In case you had your head under a rock last week, a vulnerability in the ubiquitous wireless security protocol WPA2 was exposed. Unlike device specific vulnerabilities found in the past, the KRACK vulnerability is likely to affect every wireless device released within the last 13 years. In total, ten CVE numbers have been preserved to describe the vulnerability and its impact, and according to the US Department of Homeland Security, the main affected vendors are Aruba, Cisco, Espressif Systems, Fortinet, the FreeBSD Project, HostAP, Intel, Juniper Networks, Microchip Technology, Red Hat, Samsung, various units of Toshiba, and Ubiquiti Networks.
Now before you start digging a hole for your iPhones in the woods, there are a number of steps you can take to protect your privacy and devices. Of these recommended security measures, updating your devices with vendor supplied patches. Take a look below to see what steps each vendor is taking to lock down their devices.
Apple – Apple has confirmed that fixes for iOS, macOS, watchOS and tvOS are currently in beta and will be rolling them out over the coming few weeks.
Aruba – Aruba has been pretty speedy with their response offering a security advisory and available patches for download for ArubaOS, Aruba Instant, Clarity Engine, and other software impacted by the bug.
AVM – Because of its ‘limited attack vector’ the company originally said it won’t be administering any security patches until absolutely necessary.
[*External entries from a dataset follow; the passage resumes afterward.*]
[src/rtl/cdc_app_pkg.sv]
`default_nettype none
// +--------------------------------------------------------------------+
// | cdc_app_pkg : character constants and per-byte echo transform      |
// | Rev 1.0                                                            |
// +--------------------------------------------------------------------+
package cdc_app_pkg;

  localparam logic [7:0] CHR_A_UC    = 8'h41;
  localparam logic [7:0] CHR_Z_UC    = 8'h5A;
  localparam logic [7:0] CHR_0       = 8'h30;
  localparam logic [7:0] CHR_8       = 8'h38;
  localparam logic [7:0] CHR_9       = 8'h39;
  localparam logic [7:0] CASE_OFFSET = 8'h20;

  // Uppercase folds to lowercase; digits rotate up by one, '9' wrapping to '0'.
  function automatic logic [7:0] xform_byte(input logic [7:0] b, input logic en);
    logic [7:0] r;
    r = b;
    if (en) begin
      if (b >= CHR_A_UC && b <= CHR_Z_UC)
        r = b + CASE_OFFSET;
      else if (b >= CHR_0 && b <= CHR_8)
        r = b + 8'd1;
      else if (b == CHR_9)
        r = CHR_0;
    end
    return r;
  endfunction

endpackage
`default_nettype wire

[src/rtl/cdc_app_fifo.sv]
`default_nettype none
// +--------------------------------------------------------------------+
// | cdc_app_fifo : DEPTH-1 entry byte FIFO, sync write, head readable   |
// | Rev 1.0                                                            |
// +--------------------------------------------------------------------+
module cdc_app_fifo #(
  parameter int DEPTH = 16
) (
  input  logic       clk_i,
  input  logic       rstn_i,
  input  logic       push_i,
  input  logic [7:0] wdata_i,
  input  logic       pop_i,
  output logic [7:0] rdata_o,
  output logic       full_o,
  output logic       empty_o
);

  localparam int ENTRIES = DEPTH - 1;
  localparam int AW      = $clog2(DEPTH);
  localparam int PW      = AW + 1;
  localparam logic [AW-1:0] c_last_addr = AW'(ENTRIES - 1);

  logic [7:0]    r_mem [ENTRIES];
  logic [PW-1:0] r_wr_ptr;
  logic [PW-1:0] r_rd_ptr;

  // Slot count is not a power of two: wrap the address by hand and flip the extra bit.
  function automatic logic [PW-1:0] ptr_inc(input logic [PW-1:0] p);
    if (p[AW-1:0] == c_last_addr)
      return {~p[AW], {AW{1'b0}}};
    return p + PW'(1);
  endfunction

  assign empty_o = (r_wr_ptr == r_rd_ptr);
  assign full_o  = (r_wr_ptr[AW-1:0] == r_rd_ptr[AW-1:0]) && (r_wr_ptr[AW] != r_rd_ptr[AW]);
  assign rdata_o = r_mem[r_rd_ptr[AW-1:0]];

  always_ff @(posedge clk_i) begin
    if (push_i)
      r_mem[r_wr_ptr[AW-1:0]] <= wdata_i;
  end

  always_ff @(posedge clk_i) begin
    if (!rstn_i) begin
      r_wr_ptr <= '0;
      r_rd_ptr <= '0;
    end else begin
      if (push_i)
        r_wr_ptr <= ptr_inc(r_wr_ptr);
      if (pop_i)
        r_rd_ptr <= ptr_inc(r_rd_ptr);
    end
  end

  a_no_overflow: assert property (@(posedge clk_i) disable iff (!rstn_i) !(push_i && full_o));
  a_no_underflow: assert property (@(posedge clk_i) disable iff (!rstn_i) !(pop_i && empty_o));

endmodule
`default_nettype wire

[src/rtl/cdc_echo_app.sv]
`default_nettype none
// +--------------------------------------------------------------------+
// | cdc_echo_app : USB CDC echo stage - buffer, transform, return bytes |
// | Rev 1.0                                                            |
// +--------------------------------------------------------------------+
module cdc_echo_app
  import cdc_app_pkg::*;
#(
  parameter int   DEPTH         = 16,
  parameter logic XFORM_DEFAULT = 1'b1
) (
  input  logic                     clk_i,
  input  logic                     rstn_i,
  input  logic [7:0]               out_data_i,
  input  logic                     out_valid_i,
  output logic                     out_ready_o,
  output logic [7:0]               in_data_o,
  output logic                     in_valid_o,
  input  logic                     in_ready_i,
  input  logic                     xform_set_i,
  input  logic                     xform_val_i,
  output logic [$clog2(DEPTH):0]   level_o,
  output logic                     activity_o
);

  localparam int LW = $clog2(DEPTH) + 1;
  localparam logic [LW-1:0] c_full_level = LW'(DEPTH);

  logic          r_xform_en;
  logic          r_out_ready;
  logic          r_in_valid;
  logic [7:0]    r_in_data;
  logic [LW-1:0] r_level;
  logic          r_activity;

  logic          w_push;
  logic          w_pop;
  logic          w_slot_free;
  logic [7:0]    w_xdata;
  logic          w_ram_push;
  logic          w_ram_pop;
  logic [7:0]    w_ram_data;
  logic          w_ram_full;
  logic          w_ram_empty;
  logic [LW-1:0] w_level_nxt;

  assign w_push      = out_valid_i & r_out_ready;
  assign w_pop       = r_in_valid & in_ready_i;
  assign w_slot_free = ~r_in_valid | in_ready_i;
  assign w_xdata     = xform_byte(out_data_i, r_xform_en);

  // The output register only bypasses the RAM when the RAM holds nothing older.
  assign w_ram_pop  = w_slot_free & ~w_ram_empty;
  assign w_ram_push = w_push & ~(w_slot_free & w_ram_empty);

  cdc_app_fifo #(
    .DEPTH (DEPTH)
  ) u_fifo (
    .clk_i   (clk_i),
    .rstn_i  (rstn_i),
    .push_i  (w_ram_push),
    .wdata_i (w_xdata),
    .pop_i   (w_ram_pop),
    .rdata_o (w_ram_data),
    .full_o  (w_ram_full),
    .empty_o (w_ram_empty)
  );

  always_comb begin
    w_level_nxt = r_level;
    case ({w_push, w_pop})
      2'b10:   w_level_nxt = r_level + LW'(1);
      2'b01:   w_level_nxt = r_level - LW'(1);
      default: w_level_nxt = r_level;
    endcase
  end

  always_ff @(posedge clk_i) begin
    if (!rstn_i) begin
      r_xform_en  <= XFORM_DEFAULT;
      r_out_ready <= 1'b0;
      r_in_valid  <= 1'b0;
      r_in_data   <= 8'h00;
      r_level     <= '0;
      r_activity  <= 1'b0;
    end else begin
      if (xform_set_i)
        r_xform_en <= xform_val_i;
      r_level     <= w_level_nxt;
      // Registered from the next level so a pop while full never admits a same-cycle push.
      r_out_ready <= (w_level_nxt != c_full_level);
      if (w_push)
        r_activity <= ~r_activity;
      if (w_slot_free) begin
        if (!w_ram_empty) begin
          r_in_valid <= 1'b1;
          r_in_data  <= w_ram_data;
        end else if (w_push) begin
          r_in_valid <= 1'b1;
          r_in_data  <= w_xdata;
        end else begin
          r_in_valid <= 1'b0;
        end
      end
    end
  end

  assign out_ready_o = r_out_ready;
  assign in_valid_o  = r_in_valid;
  assign in_data_o   = r_in_data;
  assign level_o     = r_level;
  assign activity_o  = r_activity;

  a_push_when_ready: assert property (@(posedge clk_i) disable iff (!rstn_i)
    !(w_push && !out_ready_o));
  a_level_bound: assert property (@(posedge clk_i) disable iff (!rstn_i)
    (r_level <= c_full_level) && !(w_ram_full && !r_in_valid));

endmodule
`default_nettype wire
`config.mk`:
```
export PLATFORM = sky130hd
export DESIGN_NAME = cmerge_arb_fifo
export DESIGN_NICKNAME = d
export VERILOG_FILES = /design/src/rtl/cache_ctrl_pkg.sv /design/src/rtl/cmerge_arb.sv /design/src/rtl/cmerge_arb_fifo.sv
export SDC_FILE = /design/constraint.sdc
export NUM_CORES = 1
export LEC_CHECK = 0
export ABC_AREA = 1
export CAP_MARGIN = 10
export CORE_MARGIN = 2
export CORE_UTILIZATION = 30
export DETAILED_ROUTE_END_ITERATION = 7
export PLACE_DENSITY = 0.48
export SYNTH_ARGS = -nofsm -noshare
export SYNTH_HDL_FRONTEND = slang
export SYNTH_SLANG_ARGS = --single-unit
export TNS_END_PERCENT = 5
```
`constraint.sdc`:
```
create_clock -name clk -period 2.3 [get_ports clk]
set_clock_uncertainty 0.15 [all_clocks]
set_input_delay 0.345 -clock clk [delete_from_list [all_inputs] [get_ports clk]]
set_output_delay 0.345 -clock clk [all_outputs]
set_load 0.005 [all_outputs]
```
`src/rtl/cache_ctrl_pkg.sv`:
```
// Shared cache-control definitions: arbitration modes, width defaults, clog2 helper.
// Imported by the replacement-request merge and its arbiter.
package cache_ctrl_pkg;

    typedef enum logic {
        ARB_FIXED = 1'b0,
        ARB_RR    = 1'b1
    } arb_mode_e;

    // Way/index encoding used throughout cache control is 3 bits wide.
    localparam int DEF_W = 3;

    function automatic int clog2(input int v);
        int r;
        r = 0;
        while ((1 << r) < v) begin
            r = r + 1;
        end
        return r;
    endfunction

endpackage

```
`src/rtl/cmerge_arb.sv`:
```
// N-way request arbiter: fixed priority (channel 0 highest) or round-robin from ptr.
// Latency: purely combinational, grant valid in the same cycle as req.
// Backpressure: none here; the caller qualifies gnt with its own push condition.
module cmerge_arb
    import cache_ctrl_pkg::*;
#(
    parameter int N   = 3,
    parameter int IDW = clog2(N)
) (
    input  logic [N-1:0]   req,
    input  logic [IDW-1:0] ptr,
    input  arb_mode_e      mode,
    output logic [N-1:0]   gnt,
    output logic [IDW-1:0] gnt_id
);

    int   base;
    int   idx;
    logic found;

    always_comb begin
        gnt    = '0;
        gnt_id = '0;
        found  = 1'b0;
        idx    = 0;
        base   = (mode == ARB_RR) ? int'(ptr) : 0;
        // Scan N slots starting at base; first requester found wins.
        for (int i = 0; i < N; i++) begin
            idx = base + i;
            if (idx >= N) begin
                idx = idx - N;
            end
            if (!found && req[idx]) begin
                found       = 1'b1;
                gnt[idx]    = 1'b1;
                gnt_id      = IDW'(idx);
            end
        end
    end

endmodule

```
`src/rtl/cmerge_arb_fifo.sv`:
```
// Merges N request channels into one stream through a DEPTH-entry FIFO tagged with source id.
// Latency: 1 cycle from accept (o_free) to head valid; no fall-through.
// Backpressure: accept stalls while the FIFO is full; downstream pops with i_freeNext.
module cmerge_arb_fifo
    import cache_ctrl_pkg::*;
#(
    parameter int N     = 3,
    parameter int W     = DEF_W,
    parameter int DEPTH = 4,
    parameter int RR    = 0
) (
    input  logic                       clk,
    input  logic                       rst,
    input  logic [N-1:0]               i_drive,
    input  logic [N*W-1:0]             i_data,
    output logic [N-1:0]               o_free,
    output logic                       o_driveNext,
    output logic [W-1:0]               o_data,
    output logic [clog2(N)-1:0]        o_srcId,
    input  logic                       i_freeNext,
    output logic [clog2(DEPTH):0]      o_count
);

    localparam int IDW = clog2(N);
    localparam int AW  = clog2(DEPTH);
    localparam int CW  = AW + 1;

    typedef struct packed {
        logic [IDW-1:0] src;
        logic [W-1:0]   dat;
    } entry_t;

    entry_t         mem [DEPTH];
    entry_t         head;
    logic [AW-1:0]  wr_ptr;
    logic [AW-1:0]  rd_ptr;
    logic [CW-1:0]  count;
    logic [IDW-1:0] rr_ptr;
    logic [IDW-1:0] rr_nxt;
    logic [N-1:0]   gnt;
    logic [IDW-1:0] gnt_id;
    logic [W-1:0]   wr_dat;
    logic           full;
    logic           empty;
    logic           push;
    logic           pop;
    arb_mode_e      mode;

    assign mode = (RR == 1) ? ARB_RR : ARB_FIXED;

    cmerge_arb #(
        .N   (N),
        .IDW (IDW)
    ) u_arb (
        .req    (i_drive),
        .ptr    (rr_ptr),
        .mode   (mode),
        .gnt    (gnt),
        .gnt_id (gnt_id)
    );

    assign full  = (count == CW'(DEPTH));
    assign empty = (count == '0);

    // Reset gates push so o_free reads zero while rst is low, independent of count.
    assign push   = rst && (|i_drive) && !full;
    assign pop    = !empty && i_freeNext;
    assign o_free = push ? gnt : '0;

    always_comb begin
        wr_dat = '0;
        for (int k = 0; k < N; k++) begin
            if (gnt[k]) begin
                wr_dat = i_data[k*W +: W];
            end
        end
    end

    assign rr_nxt = (gnt_id == IDW'(N - 1)) ? '0 : gnt_id + IDW'(1);

    always_ff @(posedge clk or negedge rst) begin
        if (!rst) begin
            wr_ptr <= '0;
            rd_ptr <= '0;
            count  <= '0;
            rr_ptr <= '0;
        end else begin
            if (push) begin
                wr_ptr <= wr_ptr + AW'(1);
                rr_ptr <= rr_nxt;
            end
            if (pop) begin
                rd_ptr <= rd_ptr + AW'(1);
            end
            case ({push, pop})
                2'b10:   count <= count + CW'(1);
                2'b01:   count <= count - CW'(1);
                default: count <= count;
            endcase
        end
    end

    // Storage needs no reset: empty masks the head outputs.
    always_ff @(posedge clk) begin
        if (push) begin
            mem[wr_ptr] <= '{src: gnt_id, dat: wr_dat};
        end
    end

    assign head        = mem[rd_ptr];
    assign o_driveNext = !empty;
    assign o_data      = empty ? '0 : head.dat;
    assign o_srcId     = empty ? '0 : head.src;
    assign o_count     = count;

endmodule
```
==> metrics.md <==
| Metric | Value |
|---|---|
| Final hold slack | 0.359 ns |
| Slew margin rel. | between 70% and 80% |
| Most common cell after layout, fill and taps aside | nand2_1 |
| Max FO, Critical Path | 11 |
| Die X | around 70 um |
| Power Internal | about 1.2 mW |
| Critical Path Most Common Cell | nand2_1 |
| Postcts setup bufs | 0 |
| Fmax | around 450 MHz |
| Syn Area/Cell | ~9.1 um2 |
| All-Layer GR Usage | approximately an eighth |
| Final WS setup | between 0.09 and 0.1 ns |
| Flop pwr share | about two fifths |
| FP Rows | 24 |
| Data arrival, critical path | ~1.7 ns |
| Die Span Y | 72.0 um |
| Switching pwr | between 0.6 and 0.7 mW |
| Worst min-delay path category | input pin to asynchronous set/reset pin |
| Area of the core | roughly 4400 um2 |
| Final Slew Violations | 0 |
| RSZ-0062 raised after global routing | yes |
| First-pass GRT wire length | roughly 5000 um |
| Root Buffer | clkbuf_8 |
| Final instance area | roughly 1800 um2 |
| Register area share after synthesis | a little under three fifths |
| Largest net degree at the start of global routing | 15 |
| Maximum clock path buffer count | 2 |
| Clock sinks | 27 |
| Final setup viols | 0 |
| Pwr Density | around 1100 nW/um2 |
| DRC Markers | 0 |
| P&R area growth vs syn | 31.3% |
| Vias in the first global route | approximately 1100 |
| Crit path max-delay family | buffers and inverters |
| TritonCTS buffer count | 3 |
| N_diodes | 0 |
| Crit-path max cell delay | ~0.51 ns |
| Critical path class | register to output port |
| Switching Share | between 30% and 40% |
| Synth Cell Area | approximately 1400 um2 |
| Pre-antenna DRT Iters | 4 |
| Combinational share of power | a little under half |
| Crit path required time | ~1.8 ns |
| #FFs+latches synth | 27 |
| Boundary Pins | 27 |
| Initial DRC count | 62 |
| Cell-by-cell trace of the critical path | inv_4, nand2_1, nand2_1, nand2_1, a21oi_1, clkdlybuf4s50_1 |
| Final HPWL DP | 2260 um |
| Clock slew at reported path FFs | 0.09 ns |
| Placed cell areas | 1760 um2 |
| Syn_nets | approximately 170 |
| Layout cell share with drive strength beyond 1 | 11.5% |
| Worst setup EP type | output port |
| Post-Route WL | 2840 um |
| CP Launch Type | register |
| Port buffer count | 26 |
| NumNets Final | 213 |
| Tightest Pin Transition | 0.310 ns |
| Most frequent cells in the layout | 54 x nand2_1, 26 x inv_1, 23 x clkdlybuf4s50_1 |
| Clk pwr share | 13.3% |
| Placed insts | roughly 240 |
| Worst-skew pair later-pin latency | roughly 0.26 ns |
| Setup slack at placement | -0.194 ns |
| Total Power | 1.95 mW |
| # Max-Cap Violations | 0 |
| Outcome | finished clean |
| Total grt overflow | 0 |
| CP Buf/Inv Count | 2 |
| Die area | 5190 um2 |
| Post-Synthesis Cells | 153 |
| Initial core utilization | 31.4% |
| CTS H-Tree Depth | 1 |
| Fin. Hold Viols | 0 |
| Via count | between 1000 and 1500 |
| CTS tree | built |
| Peak supply drop | 0.355 mV |
| Fin cells | ~240 |
| Synth warn | 0 |
| Final Cycle Share | between 90% and 100% |
| Routed length per placed instance | around 12 um |
| Routed Antenna Nets | 0 |
| Tmin final | approximately 2.2 ns |
| Post-DR vias/cell | 4.35 |
| Slowest CP cell | clkdlybuf4s50_1 |
| GPL Wtd Cong | slightly below 0.8 |
| Cell variety after synth | 16 |
| Leakage power | between 0.8 and 0.9 nW |
| Number of antenna violations at the first check in global routing | 0 |
-- metrics by stage --
| step | util [%] | setup TNS (ns) |
|---|---|---|
| floorplan | - | 0 |
| global placement | 39.9 | -0.285 |
| detailed placement | 39.9 | -0.414 |
| CTS | 40.9 | -0.0509 |
| global route | 41.3 | -0.181 |
| finish | 41.3 | 0 |
-- area by class of cell --
cell class / count / area (um2)
Clock buffer: 4 / 45.0
Tap cell: 52 / 65.1
Timing Repair Buffer: 37 / 347
Inverter: 29 / 111
Sequential cell: 27 / 777
Fill cell: 443 / 2590
Multi-Input combinational cell: 94 / 477
-- power by group through the flow --
stage	logic, mW	clock network, mW	registers, mW
2_1_floorplan	0.559	0	0.732
3_3_place_gp	0.916	0	0.759
3_5_place_dp	0.931	0	0.766
4_1_cts	0.933	0.274	0.755
5_1_grt	1.07	0.287	0.786
6_report	0.925	0.259	0.764
-- path summary, 6_finish.rpt --
check / from / endpoint / slack [ns] / depth (start not counted)
max in group asynchronous: rst / rd_ptr[0] / 1.50 / 2
min in group clk: o_count[0] / o_count[0] / 0.36 / 1
max reg2reg: o_count[0] / o_count[2] / 0.16 / 11
min reg2reg: o_count[0] / o_count[0] / 0.36 / 1
min: rst / o_count[0] / 0.36 / 2
max: rd_ptr[0] / o_data[0] / 0.1 / 6
-- per-layer routing --
| metal | vias up | GRT usage [%] | part of all wire, % |
|---|---|---|---|
| met5 | - | 0 | 0 |
| met4 | 0 | 3.77 | 0.84 |
| met3 | 2 | 1.67 | 2.3 |
| met2 | 13 | 21.9 | 49 |
| met1 | 488 | 15.6 | 48 |
| li1 | 554 | - | - |
-- what timing repair did --
action	in CTS	in global routing
setup endpoints to repair	4	7
endpoints found under the hold margin	0	0
hold buffers	0	0
gates resized for setup	3	7
-- cell usage after synthesis, drive strengths merged --
master	n	area (um2)
nand4	3	18.8
fa	1	20.0
inv	29	109
ha	5	62.6
dfrtp	7	175
or2	1	6.26
nor2	8	30.0
edfxtp	20	601
nand2	55	206
a21oi	5	25.0
o21ai	2	10.0
buf	3	33.8
nand3	12	72.6
xnor2	2	17.5
-- worst register-to-register path, cell delays in order (launching register included) --
cell     delay (ns)
dfrtp_1        0.39
inv_1          0.11
nand3_1        0.15
nand2_1        0.09
inv_1          0.11
ha_1           0.15
inv_1          0.05
fa_1           0.38
or2_2          0.32
nand3_1        0.08
nand2_1        0.05
nand2_1        0.06
-- cells by family after synthesis --
group	Yosys count	share of synthesized area [%]
adder cells (fa/ha/maj)	6	5.95
buffers and inverters	32	10.3
flip-flops	27	55.9
AND/OR/NAND/NOR	79	24.1
AO/OA/AOI/OAI	7	2.52
XOR/XNOR	2	1.26
-- registers in the layout (all words and copies together) (netlist names) --
register	count
rd_ptr	2
o_count	3
mem	20
wr_ptr	2
No activity file was read; power rests on OpenSTA's default activity.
The company has recently released a statement saying it will now provide updates for its wireless repeaters.
Cisco – Cisco is currently investigating which of its products are impacted by the Krack attack, but acknowledges that multiple Cisco products have been affected. Here are the current available patches.
eero – The eeroOS version 3.5 includes a patch to protect against Krack and is currently available as an in application update.
Espressif Systems – The Chinese wireless vendor has started patching its chipsets specifically ESP-IDF and ESP8266 versions, with Arduino ESP32 next on the cards for a fix.
Fortinet – It looks like FortiAP 5.6.1 is no longer vulnerable to most of the CVEs linked to the attack, but the latest branch, 5.4.3, may still be impacted. There are firmware updates to be expected.
FreeBSD Project – A patch is actively being worked on for the base system.
Google – Google says it is currently aware of the issue and will patch all affected devices in the coming weeks.
HostAP – The Linux driver provider has offered a number of patches in response to krack.
Intel – Intel has released a security advisory listing updated wireless drives and patches for affected chipsets, as well as Intel Active Management Technology.
Linux – A Linux patch is already available and Debian builds can patch now.
Netgear – Netgear has released fixes for some of its router hardware. Check out the full list here.
Toshiba – A Toshiba spokesperson has said that they’re currently investigating the effect of the WPA2 vulnerability with the intention of clarify the findings to the public once they become available.
Ubiquiti – A new firmware update protects Ubiquiti users against the attack. Check it out here.
Watch Guard – Patches for Fireware OS, WatchGuard legacy and current access points, and for WatchGuard Wi-Fi Cloud have become available.
Wi-Fi Alliance: Wi-Fi Alliance is offering a tool to detect KRACK for members and requires testing for the bug for new members.
Wi-Fi Standard: A fix is available for vendors but not directly for end users.